Protection against measles virus-induced encephalitis by anti-mimotope antibodies: the role of antibody affinity.

作者信息

Olszewska W, Obeid O E, Steward M W

机构信息

The Department of Infectious and Tropical Diseases, London School of Hygiene and Tropical Medicine, London, WC1E 7HT, United Kingdom.

出版信息

Virology. 2000 Jun 20;272(1):98-105. doi: 10.1006/viro.2000.0285.

DOI:10.1006/viro.2000.0285
PMID:10873752
Abstract

Synthetic peptides mimicking a conformational B-cell epitope (M2) of the measles virus fusion protein (MVF) were used for the immunization of BALB/c mice and the anti-peptide and anti-virus antibody titers induced were compared.
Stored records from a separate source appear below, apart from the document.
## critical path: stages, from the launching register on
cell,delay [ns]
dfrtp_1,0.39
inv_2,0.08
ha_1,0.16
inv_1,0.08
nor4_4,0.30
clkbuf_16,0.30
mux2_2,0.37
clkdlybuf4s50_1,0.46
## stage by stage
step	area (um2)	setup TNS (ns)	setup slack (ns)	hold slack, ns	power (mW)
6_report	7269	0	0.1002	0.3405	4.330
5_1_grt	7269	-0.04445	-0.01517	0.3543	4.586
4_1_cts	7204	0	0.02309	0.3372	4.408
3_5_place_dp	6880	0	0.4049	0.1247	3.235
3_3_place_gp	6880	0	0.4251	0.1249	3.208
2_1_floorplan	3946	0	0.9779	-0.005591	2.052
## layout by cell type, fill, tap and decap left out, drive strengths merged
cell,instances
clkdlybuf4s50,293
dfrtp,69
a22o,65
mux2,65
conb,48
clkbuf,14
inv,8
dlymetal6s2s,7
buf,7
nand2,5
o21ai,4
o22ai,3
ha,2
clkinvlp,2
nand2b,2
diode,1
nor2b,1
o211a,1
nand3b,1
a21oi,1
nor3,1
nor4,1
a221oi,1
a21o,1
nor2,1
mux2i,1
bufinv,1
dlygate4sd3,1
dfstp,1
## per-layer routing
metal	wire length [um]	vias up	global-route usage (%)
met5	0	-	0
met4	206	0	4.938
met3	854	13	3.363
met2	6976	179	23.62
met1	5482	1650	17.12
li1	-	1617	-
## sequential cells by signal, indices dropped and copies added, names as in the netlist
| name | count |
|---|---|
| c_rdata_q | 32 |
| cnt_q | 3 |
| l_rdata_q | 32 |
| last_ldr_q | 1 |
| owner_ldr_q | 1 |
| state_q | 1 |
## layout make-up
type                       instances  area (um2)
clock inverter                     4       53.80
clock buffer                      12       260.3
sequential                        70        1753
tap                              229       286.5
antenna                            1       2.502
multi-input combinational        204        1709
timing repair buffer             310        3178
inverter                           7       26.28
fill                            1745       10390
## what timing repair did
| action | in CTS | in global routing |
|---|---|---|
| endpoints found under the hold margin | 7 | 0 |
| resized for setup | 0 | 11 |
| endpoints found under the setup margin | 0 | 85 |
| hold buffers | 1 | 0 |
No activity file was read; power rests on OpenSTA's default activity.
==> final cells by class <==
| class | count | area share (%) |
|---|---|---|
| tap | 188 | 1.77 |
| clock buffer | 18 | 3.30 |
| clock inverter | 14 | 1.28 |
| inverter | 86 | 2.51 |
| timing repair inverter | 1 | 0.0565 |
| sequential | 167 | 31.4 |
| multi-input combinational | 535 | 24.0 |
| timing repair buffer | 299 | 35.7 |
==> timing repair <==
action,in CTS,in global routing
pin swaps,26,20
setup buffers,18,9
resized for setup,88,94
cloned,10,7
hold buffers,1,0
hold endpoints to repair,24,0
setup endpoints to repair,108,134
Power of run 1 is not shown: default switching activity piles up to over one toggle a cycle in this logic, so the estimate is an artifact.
===== src/rtl/fetch_stage.sv =====
// fetch_stage: PC owner, boot-vector load, two-word immediate fetch, stall and redirect into IF/ID
module fetch_stage #(
  parameter int PC_WIDTH = 32,
  parameter int INST_WIDTH = 32,
  parameter logic [PC_WIDTH-1:0] BOOT_ADDR = '0,
  parameter int IMM_FLAG_BIT = 26
) (
  input  logic                  clk,
  input  logic                  rst,
  output logic [PC_WIDTH-1:0]   pc_address,
  input  logic [INST_WIDTH-1:0] instruction,
  input  logic                  stall,
  input  logic                  redirect_en,
  input  logic [PC_WIDTH-1:0]   redirect_pc,
  output logic [INST_WIDTH-1:0] ifid_instruction,
  output logic [INST_WIDTH-1:0] ifid_immediate,
  output logic [PC_WIDTH-1:0]   ifid_pc,
  output logic                  ifid_valid,
  output logic                  boot_done
);
  typedef enum logic [1:0] {BOOT, FETCH, IMM} state_t;
  state_t state, state_nx;
  logic [PC_WIDTH-1:0] pc, pc_nx, hold_pc, hold_pc_nx, ifid_pc_nx;
  logic [INST_WIDTH-1:0] hold_reg, hold_reg_nx, ifid_instruction_nx, ifid_immediate_nx;
  logic ifid_valid_nx, boot_done_nx, flag;
  assign pc_address = state == BOOT ? BOOT_ADDR : pc;
  assign flag = instruction[IMM_FLAG_BIT];
  always_comb begin
    state_nx = state;
    pc_nx = pc;
    hold_reg_nx = hold_reg;
    hold_pc_nx = hold_pc;
    ifid_instruction_nx = ifid_instruction;
    ifid_immediate_nx = ifid_immediate;
    ifid_pc_nx = ifid_pc;
    ifid_valid_nx = ifid_valid;
    boot_done_nx = boot_done;
    if (state == BOOT) begin
      pc_nx = PC_WIDTH'(instruction);
      boot_done_nx = 1'b1;
      ifid_valid_nx = 1'b0;
      state_nx = FETCH;
    end else if (redirect_en) begin
      // redirect wins over stall; a half-fetched two-word instruction is dropped
      pc_nx = redirect_pc;
      hold_reg_nx = '0;
      ifid_valid_nx = 1'b0;
      state_nx = FETCH;
    end else if (!stall) begin
      pc_nx = pc + 1'b1;
      if (state == IMM) begin
        ifid_instruction_nx = hold_reg;
        ifid_immediate_nx = instruction;
        ifid_pc_nx = hold_pc;
        ifid_valid_nx = 1'b1;
        state_nx = FETCH;
      end else if (flag) begin
        hold_reg_nx = instruction;
        hold_pc_nx = pc;
        ifid_valid_nx = 1'b0;
        state_nx = IMM;
      end else begin
        ifid_instruction_nx = instruction;
        ifid_immediate_nx = '0;
        ifid_pc_nx = pc;
        ifid_valid_nx = 1'b1;
      end
    end
  end
  always_ff @(posedge clk) begin
    if (rst) begin
      state <= BOOT;
      pc <= '0;
      hold_reg <= '0;
      hold_pc <= '0;
      ifid_instruction <= '0;
      ifid_immediate <= '0;
      ifid_pc <= '0;
      ifid_valid <= 1'b0;
      boot_done <= 1'b0;
    end else begin
      state <= state_nx;
      pc <= pc_nx;
      hold_reg <= hold_reg_nx;
      hold_pc <= hold_pc_nx;
      ifid_instruction <= ifid_instruction_nx;
      ifid_immediate <= ifid_immediate_nx;
      ifid_pc <= ifid_pc_nx;
      ifid_valid <= ifid_valid_nx;
      boot_done <= boot_done_nx;
    end
  end
endmodule


===== config.mk =====
export PLATFORM = sky130hd
export DESIGN_NAME = fetch_stage
export DESIGN_NICKNAME = d
export VERILOG_FILES = /design/src/rtl/fetch_stage.sv
export SDC_FILE = /design/constraint.sdc
export NUM_CORES = 1
export LEC_CHECK = 0
export BUFFER_PORTS_ARGS = -buffer_cell sky130_fd_sc_hd__buf_2
export CORE_ASPECT_RATIO = 1.1
export CORE_MARGIN = 2
export CORE_UTILIZATION = 23
export CTS_CLUSTER_SIZE = 25
export DETAILED_ROUTE_END_ITERATION = 8
export PLACE_DENSITY_LB_ADDON = 0.15
export SLEW_MARGIN = 20
export SYNTH_ARGS = -nofsm -noshare
export SYNTH_HDL_FRONTEND = slang
export SYNTH_SLANG_ARGS = --single-unit

===== constraint.sdc =====
create_clock -name clk -period 2.5 [get_ports clk]
set_input_delay 0.625 -clock clk [delete_from_list [all_inputs] [get_ports clk]]
set_output_delay 0.625 -clock clk [all_outputs]
set_load 0.02 [all_outputs]

Word-level counts from Yosys, hierarchy flattened
Cells that the tools add are included.

storage, ports and cells
  output and inout port bits = 130
  bits in registers = 196
  input port bits = 68

operators by class
  reduce and logical (&&, ||, !) cells = 10
  bitwise gates (word level) = 4
  mux-type cells = 21
  $add $sub $neg = 1
  eq/ne operators = 5

operator list
  operator                                        count
  two-way mux 32 bit                              14
  adder 32 x 1 -> 32 bit (second input constant)  1
  AND reduction 4 bit                             2
  two-way mux 1 bit                               5
  AND reduction 5 bit                             1
  two-way mux 2 bit                               2
  != test 2 x 1 -> 1 bit (second input constant)  2
  inverter 1 bit                                  4
  AND reduction 2 bit                             2
  nonzero test 2 bit                              2
  nonzero test 4 bit                              1
  != test 3 x 1 -> 1 bit (second input constant)  1
  OR reduction 3 bit                              1
  == test 2 bit (second input constant)           1
  zero test 2 bit                                 1
  != test 2 bit (second input constant)           1

Longest topological paths before layout
  depth after elaboration = 5
  depth in mapped cells = 9

Worst setup path before layout
Ideal clock, no wire load.

  kind = register to output
  start point = register state[0]
  end point = output port pc_address[24]
  buffers on the path = 4
  slack = 0.153 ns
  cell stages (with the launch flop) = 7
  arrival time = 1.722 ns
  path through = dfxtp_1 clkbuf_1 or2_2 clkbuf_1 clkbuf_1 clkbuf_1 and2_1

between the ends
  word-level cells in the longest chain between the ends = 2

ends and longest elaborated chain
  what                      line  text
  start: declaration        22    state_t state, state_nx;
  start signal: assignment  82    state <= state_nx;
  zero test 2 bit           26    assign pc_address = state == BOOT ? BOOT_ADDR : pc;
  two-way mux 32 bit        26
  end: declaration          10    output logic [PC_WIDTH-1:0] pc_address,

No other way between the ends.

Worst setup path after layout
  start point = register state[0]
  end point = output port pc_address[3]

Same word-level chain as after synthesis.

==> impl_metrics.ini <==
[status]
outcome = completed

[power]
clkPwrFrac = 0.390
leakage_nw = 4.277
ir_worst_vdd_mv = 0.4774
p_sw_frac = 0.2899
comb_power_share = 0.140
seqPwrFrac = 0.470
power.density_mw_per_mm2 = 638.2
internal_power_w = 0.004998
netSwitchingPower_w = 0.002041

[global_routing]
antenna_found_initial = 5
grt_pass1_vias = 8314
grt_pass1_wl_um = 53340
grt_max_degree = 84
grt_usage = 0.1774
overflow = 0

[synthesis]
synth_area_leaders = dfxtp_1 45%, nand2_1 11%, a311oi_1 6.5%
synth_area_leader_cell = dfxtp_1
yosysSeqAreaShare = 0.4488
synth_top_area_share = 0.4488
synth_area_mm2 = 0.008743
synth_flop_cell = dfxtp_1
synth_edf_count = 0
syn_avg_cell_area_um2 = 7.807
synthCells = 1120
ys_warn_count = 0
async_flop_share = 0
synth.distinct_cells = 64
ys_ff_latch = 196
synth_nets = 1189

[finish]
finish.instance_area_mm2 = 0.01103
seq_area_mm2 = 0.003924
fin_util = 0.2956
instances_no_fill = 1787
drive_above_1_share = 0.2423
multi_input_area_mm2 = 0.004358
synthToLayoutAreaGrowth_pct = 26.14
final_nets = 1348
fillers = 4125

[clock_tree]
root_buffer = clkbuf_16
clk_pin_slew_ns = 0.08
clk_latency_ns = 0.45
clk_path_buf_depth = 2
hold_buffers = 0
clock_sinks = 196
postCtsSetupBuffers = 0
cts_tree = done
cts.repair.resized = 1
htree_levels = 4
tritoncts.num_buffers = 17

[detailed_routing]
vias = 8597
wirelength_um = 35120
drc_errors = 0
drt_iter0_markers = 532
first_pass_iters = 5
antenna_left = 0
vias_per_cell = 4.811
wl_per_cell_um = 19.65

[floorplan]
rows = 74
die_y_um = 208.5
ios = 198
initial_core_util = 0.2343
core_region_area_mm2 = 0.03731
die-area_mm2 = 0.03959
die_w_um = 189.9

[sta]
setup_viol = 0
finalWorstSetupSlack_ns = 0.06583
min_period_ns = 2.434
post-route-period-util = 0.9737
rsz0062_at_grt = false
fin_skew_ns = 0.007277
slew_violations = 0
relSlewSlack = 0.5408
final_hold_viol_count = 0
setup_tns_ns = 0
clock.fmax_mhz = 410.8
worst_pin_slew_ns = 0.6887

[worst_setup_path]
critPathMaxStageDelay_ns = 0.40
crit_chain = or2_2 > buf_4 > and2_1 > buf_2
crit_arrival_ns = 1.81
path_delay_family = simple AND/OR/NAND/NOR gates
cp-end-kind = output pin
critPathMaxFanout = 19
critPathBufInv = 2
critPathKind = reg2out
worst_setup_path_start_kind = flop
crit_slowest_cell = dfxtp_1
crit_required_ns = 1.88

[placed_design]
dp_cells = 1754
place_congestion = 0.8182
io_buffer_count = 197
place_ws_ns = 0.2514
postPlaceCellArea_mm2 = 0.01046
place_hpwl_um = 24720

[hold_path]
hold_class = in2reg

[job]
cap_viol_max_count = 0
==> power groups by stage <==
stage	logic [W]	registers (W)	clock network (W)
finish	0.000986	0.00331	0.00275
global route	0.00108	0.00332	0.00296
CTS	0.00100	0.00331	0.00286
detailed placement	0.00100	0.00338	0
global placement	0.00100	0.00338	0
floorplan	0.000509	0.00341	0
==> layer usage <==
metal	vias up	wire length (µm)	track usage
met5	-	101	0.008685
met4	10	525	0.04945
met3	36	2072	0.04082
met2	223	16340	0.2789
met1	4091	16080	0.2416
li1	4237	-	-
==> per-stage QoR <==
step	hold slack, ns	power [W]
2_1_floorplan	0.4366	0.003917
3_3_place_gp	0.4357	0.004380
3_5_place_dp	0.4414	0.004382
4_1_cts	0.4230	0.007175
5_1_grt	0.4474	0.007368
6_report	0.4426	0.007039
==> cell families after synthesis <==
logic type,after synthesis,share of synthesized area
flip-flops,196,0.4488
AND/OR/NAND/NOR,511,0.2600
adder cells (fa/ha/maj),1,0.001431
buffers and inverters,122,0.05567
AO/OA/AOI/OAI,270,0.2135
multiplexers,4,0.004579
XOR/XNOR,16,0.01603
==> synth_stat cells (4+ instances only) <==
| cell type | count |
|---|---|
| a211oi_1 | 8 |
| a21oi_1 | 85 |
| a22oi_1 | 41 |
| a311oi_1 | 65 |
| a31o_2 | 4 |
| a31oi_1 | 5 |
| and2_1 | 25 |
| buf_1 | 10 |
| buf_2 | 16 |
| clkbuf_1 | 86 |
| dfxtp_1 | 196 |
| inv_1 | 8 |
| mux2i_1 | 4 |
| nand2_1 | 249 |
| nand3_1 | 35 |
| nand4_1 | 10 |
| nor2_1 | 134 |
| nor2b_1 | 4 |
| nor3_1 | 14 |
| nor4_1 | 6 |
| o211ai_1 | 4 |
| o21a_1 | 4 |
| o21ai_0 | 21 |
| o221ai_1 | 8 |
| o22ai_1 | 6 |
| o31ai_1 | 6 |
| xnor2_1 | 6 |
| xor2_1 | 10 |
==> path summary, 6_finish.rpt <==
| kind | slack (ns) | endpoint | depth (start not counted) | startpoint |
|---|---|---|---|---|
| min reg2reg | 0.45 | ifid_immediate[24] | 2 | ifid_immediate[24] |
| max | 0.07 | pc_address[3] | 4 | state[0] |
| min | 0.44 | pc[0] | 3 | redirect_pc[0] |
| max reg2reg | 0.23 | pc[22] | 6 | pc[0] |
==> placed cells by master, fill, tap and decap left out, types with 5 or more instances in the layout <==
master,count
buf_12,9
nor4_1,6
and2_1,25
o22ai_1,6
clkbuf_16,17
buf_2,196
buf_4,48
inv_1,8
nor3_1,14
a31oi_1,5
nand4_1,10
o31ai_1,6
xor2_1,10
o21ai_0,21
nand3_1,35
dfxtp_1,196
o221ai_1,8
a311oi_1,65
nor2_1,133
nand2_1,249
a22oi_1,41
xnor2_1,6
a211oi_1,8
a21oi_1,85
==> layout make-up <==
class / instances / share of cell area
Multi-Input combinational cell: 802 / 0.3951
Sequential cell: 196 / 0.3558
Timing Repair Buffer: 254 / 0.1390
Tap cell: 494 / 0.05604
Clock buffer: 21 / 0.04175
Clock inverter: 11 / 0.009416
Inverter: 8 / 0.002723
Antenna cell: 1 / 0.0002269
==> worst reg2reg max path, cell delays in order, from the launching register on <==
cell and delay, ns:
dfxtp_1 0.34, ha_1 0.23, nand4_1 0.23, or4_2 0.68, nor4_1 0.37, nor3_1 0.08
o221a_2 0.23
Note: power is estimated with default switching activity, not from simulation.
Of the panel of tested peptides, a chimeric peptide consisting of two copies of a T-helper epitope (residues 288-302 of MVF) and one copy of the mimotope M2 (TTM2) and a multiple antigen peptide with eight copies of M2 (MAP-M2) induced the highest titers of anti-M2 and anti-MV antibodies. Furthermore, peptides TTM2 and MAP-M2 induced antibodies with highest affinity for the mimotope and highest avidity for measles virus. Immunization with the MAP-M2 construct induced high titers of high-affinity anti-M2 antibody despite the absence of a T-helper epitope, and lymphocyte proliferation data suggest that the addition of M2 to the MAP resulted in the generation of a structure capable of stimulating T-cell help. Sera with anti-M2 reactivity were pooled according to affinity values for binding to M2, and high- and low-affinity pools were tested for their ability to prevent MV-induced encephalitis in a mouse model. The high-affinity serum pool conferred protection in 100% of mice, whereas the lower affinity pool conferred protection to only 50% of animals. These results indicate the potential of mimotopes for use as synthetic peptide immunogens and highlight the importance of designing vaccines to induce antibodies of high affinity.

摘要

使用模拟麻疹病毒融合蛋白(MVF)构象性B细胞表位(M2)的合成肽对BALB/c小鼠进行免疫,并比较诱导产生的抗肽和抗病毒抗体滴度。在一组测试肽中,由两个拷贝的T辅助表位(MVF的288 - 302位氨基酸)和一个拷贝的模拟表位M2组成的嵌合肽(TTM2)以及含有八个拷贝M2的多抗原肽(MAP-M2)诱导产生了最高滴度的抗M2和抗MV抗体。此外,肽TTM2和MAP-M2诱导产生的抗体对模拟表位具有最高亲和力,对麻疹病毒具有最高亲合力。尽管缺乏T辅助表位,但用MAP-M2构建体免疫仍诱导产生了高滴度的高亲和力抗M2抗体,淋巴细胞增殖数据表明,向MAP中添加M2导致产生了一种能够刺激T细胞辅助的结构。根据与M2结合的亲和力值汇集具有抗M2反应性的血清,并在小鼠模型中测试高亲和力和低亲和力血清库预防MV诱导的脑炎的能力。高亲和力血清库使100%的小鼠得到保护,而低亲和力血清库仅使50%的动物得到保护。这些结果表明模拟表位作为合成肽免疫原的潜力,并突出了设计疫苗以诱导高亲和力抗体的重要性。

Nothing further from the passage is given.